Ketanji Brown Jackson makes history as first Black woman Supreme Court Justice


Ketanji Brown Jackson has made history, becoming the first Black woman Supreme Court Justice in the country’s history, after winning a vote in the Senate 53 to 47.


The liberal appeals court judge, was confirmed to the supreme court on Thursday, overcoming a hostile Senate approval process and earning bipartisan approval to become the first Black woman to serve as a justice on the high court in its more than 200-year history.


After weeks of private meetings and days of public testimony, marked by intense sparring over judicial philosophy and personal reflections on race in America, Jackson earned a narrow – but notable – bipartisan support to become the 116th justice of the supreme court.


Republicans, senators Mitt Romney of Utah, Lisa Murkowski of Alaska and Susan Collins of Maine, defied deep opposition within their party to support Joe Biden’s nominee. Their support was a welcome result for the White House, which had been intent on securing a bipartisan confirmation.


Jackson, who currently serves on the US court of appeals for the DC circuit, will replace Stephen Breyer, 83, the most senior member of the court’s liberal bloc. Breyer, for whom Jackson clerked early in her legal career, said he intends to retire from the court this summer.

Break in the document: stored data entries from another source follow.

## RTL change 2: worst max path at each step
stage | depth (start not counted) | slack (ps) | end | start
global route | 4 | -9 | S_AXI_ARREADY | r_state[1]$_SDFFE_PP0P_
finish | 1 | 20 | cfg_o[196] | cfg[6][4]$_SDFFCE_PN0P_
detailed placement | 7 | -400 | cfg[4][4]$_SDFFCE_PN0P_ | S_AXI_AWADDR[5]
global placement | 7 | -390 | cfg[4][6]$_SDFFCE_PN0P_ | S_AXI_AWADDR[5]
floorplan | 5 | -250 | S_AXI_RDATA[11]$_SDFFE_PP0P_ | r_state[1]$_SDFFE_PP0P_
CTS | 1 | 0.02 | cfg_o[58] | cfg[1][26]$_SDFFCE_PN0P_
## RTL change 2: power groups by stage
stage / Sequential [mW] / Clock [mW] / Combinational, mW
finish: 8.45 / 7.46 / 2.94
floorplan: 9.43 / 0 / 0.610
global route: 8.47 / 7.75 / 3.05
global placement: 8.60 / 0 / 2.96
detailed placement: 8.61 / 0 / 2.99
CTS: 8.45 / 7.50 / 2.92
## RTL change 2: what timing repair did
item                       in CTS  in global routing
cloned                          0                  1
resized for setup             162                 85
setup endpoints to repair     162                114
### src/rtl/alu_controller.sv
// alu_controller: decodes the MIPS opcode/func fields into a 4-bit ALU operation
// code and flags encodings outside the supported instruction subset.
// With REGISTER_OUTPUT=1 the decode is registered (one cycle of latency) and
// reset forces NOP; with REGISTER_OUTPUT=0 the outputs follow the inputs directly.
module alu_controller #(
  parameter int unsigned REGISTER_OUTPUT = 1
) (
  output logic [3:0] alu_operation,
  input  logic [5:0] opcode,
  input  logic [5:0] func,
  input  logic       clk,
  input  logic       reset,
  output logic       illegal
);

  typedef enum logic [3:0] {
    OP_ADD    = 4'h0,
    OP_SUB    = 4'h1,
    OP_AND    = 4'h2,
    OP_OR     = 4'h3,
    OP_XOR    = 4'h4,
    OP_NOR    = 4'h5,
    OP_SLT    = 4'h6,
    OP_SLTU   = 4'h7,
    OP_SLL    = 4'h8,
    OP_SRL    = 4'h9,
    OP_SRA    = 4'hA,
    OP_LUI    = 4'hB,
    OP_MUL    = 4'hC,
    OP_DIV    = 4'hD,
    OP_PASS_B = 4'hE,
    OP_NOP    = 4'hF
  } alu_op_t;

  alu_op_t dec_op;
  logic    dec_illegal;

  // Decode (opcode, func) into an ALU operation; anything unrecognised, including
  // X on the inputs, falls into a default branch that drives NOP and illegal.
  always_comb begin
    dec_op      = OP_NOP;
    dec_illegal = 1'b1;
    case (opcode)
      6'b000000: begin
        dec_illegal = 1'b0;
        case (func)
          6'b100000, 6'b100001: dec_op = OP_ADD;
          6'b100010, 6'b100011: dec_op = OP_SUB;
          6'b100100:            dec_op = OP_AND;
          6'b100101:            dec_op = OP_OR;
          6'b100110:            dec_op = OP_XOR;
          6'b100111:            dec_op = OP_NOR;
          6'b101010:            dec_op = OP_SLT;
          6'b101011:            dec_op = OP_SLTU;
          6'b000000, 6'b000100: dec_op = OP_SLL;
          6'b000010, 6'b000110: dec_op = OP_SRL;
          6'b000011, 6'b000111: dec_op = OP_SRA;
          6'b011000, 6'b011001: dec_op = OP_MUL;
          6'b011010, 6'b011011: dec_op = OP_DIV;
          6'b001000:            dec_op = OP_ADD;
          6'b001100:            dec_op = OP_NOP;
          default: begin
            dec_op      = OP_NOP;
            dec_illegal = 1'b1;
          end
        endcase
      end
      6'b001000, 6'b001001: begin
        dec_op      = OP_ADD;
        dec_illegal = 1'b0;
      end
      6'b001010: begin
        dec_op      = OP_SLT;
        dec_illegal = 1'b0;
      end
      6'b001011: begin
        dec_op      = OP_SLTU;
        dec_illegal = 1'b0;
      end
      6'b001100: begin
        dec_op      = OP_AND;
        dec_illegal = 1'b0;
      end
      6'b001101: begin
        dec_op      = OP_OR;
        dec_illegal = 1'b0;
      end
      6'b001110: begin
        dec_op      = OP_XOR;
        dec_illegal = 1'b0;
      end
      6'b001111: begin
        dec_op      = OP_LUI;
        dec_illegal = 1'b0;
      end
      6'b100000, 6'b100011, 6'b101000, 6'b101011: begin
        dec_op      = OP_ADD;
        dec_illegal = 1'b0;
      end
      6'b000100, 6'b000101: begin
        dec_op      = OP_SUB;
        dec_illegal = 1'b0;
      end
      6'b000110, 6'b000111: begin
        dec_op      = OP_SLT;
        dec_illegal = 1'b0;
      end
      6'b000010, 6'b000011: begin
        dec_op      = OP_NOP;
        dec_illegal = 1'b0;
      end
      default: begin
        dec_op      = OP_NOP;
        dec_illegal = 1'b1;
      end
    endcase
  end

  generate
    if (REGISTER_OUTPUT != 0) begin : g_registered
      // Capture the decode every edge; reset forces a harmless NOP that is not illegal.
      always_ff @(posedge clk) begin
        if (reset) begin
          alu_operation <= OP_NOP;
          illegal       <= 1'b0;
        end else begin
          alu_operation <= dec_op;
          illegal       <= dec_illegal;
        end
      end
    end else begin : g_combinational
      assign alu_operation = dec_op;
      assign illegal       = dec_illegal;
    end
  endgenerate

endmodule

Vice President Kamala Harris presided over the Senate vote, calling the final vote on Jackson’s nomination with a smile on her face, and the chamber broke into loud applause when the judge was confirmed.


“Today, we are taking a giant, bold and important step on the well-trodden path to fulfilling our country’s founding promises,” Senate majority leader Chuck Schumer said just before the final vote. “This is a great moment for Judge Jackson. But it is an even greater moment for America as we rise to a more perfect union.”


The White House has announced that Biden, Harris and Jackson will deliver remarks on Friday to celebrate the confirmation. Jackson and Biden watched the final Senate vote together in the Roosevelt Room of the White House.


Biden shared a photo taken with Jackson at the White House, saying on Twitter: “Judge Jackson’s confirmation was a historic moment for our nation. We’ve taken another step toward making our highest court reflect the diversity of America. She will be an incredible justice, and I was honoured to share this moment with her.”


Her confirmation to the lifetime post represents the fulfilment of a promise Biden made to his supporters during his 2020 campaign for president, when he vowed to nominate the first Black woman to the supreme court, if elected president and a vacancy arose. The opportunity presented itself earlier this year, at another low point for Biden, with momentous domestic and foreign challenges weighing on his presidency.


During the public hearings, Jackson vowed to be an independent justice who would seek to ensure that the words inscribed on the marbled supreme court building – Equal Justice Under the Law – were a “reality and not just an ideal”.


With her parents and daughters present, Jackson recounted for the Senate judiciary committee her family’s generational journey, as the daughter of public school teachers raised in the segregated south who would rise to become a justice on a court that once denied Black Americans citizenship.


With an eye on the November midterm elections, Republicans led an aggressive campaign against the judge during her confirmation hearings and in conservative media, raising questions about her record in an effort to paint her as an “activist judge” who is soft on crime. They used the confirmation proceedings to air conservative grievances about past supreme court nominations and to wage culture war battles over critical race theory, crime and transgender women in sports.


However, Democrats, and the handful of Republicans who supported her, praised her qualifications and demeanour, and in particular the restraint she showed during some stinging exchanges with conservative senators. They sought to defend her record, noting that her sentencing record was within the mainstream of the federal judiciary, while emphasising the support she had earned from within the legal community, including among conservative justices, and her endorsement from the Fraternal Order of Police, which cited her family’s law enforcement background.


A graduate of Harvard and Harvard Law School, Jackson served on the independent US sentencing commission, an agency that develops sentencing guidelines, before becoming a federal judge.


While she shares an elite background with the other justices, her work as a public defender has been recognised and praised. The last justice with experience representing criminal defendants was Thurgood Marshall, the towering civil rights lawyer who became the first Black member of the supreme court.


The final Senate vote on her confirmation was among the closest in supreme court history.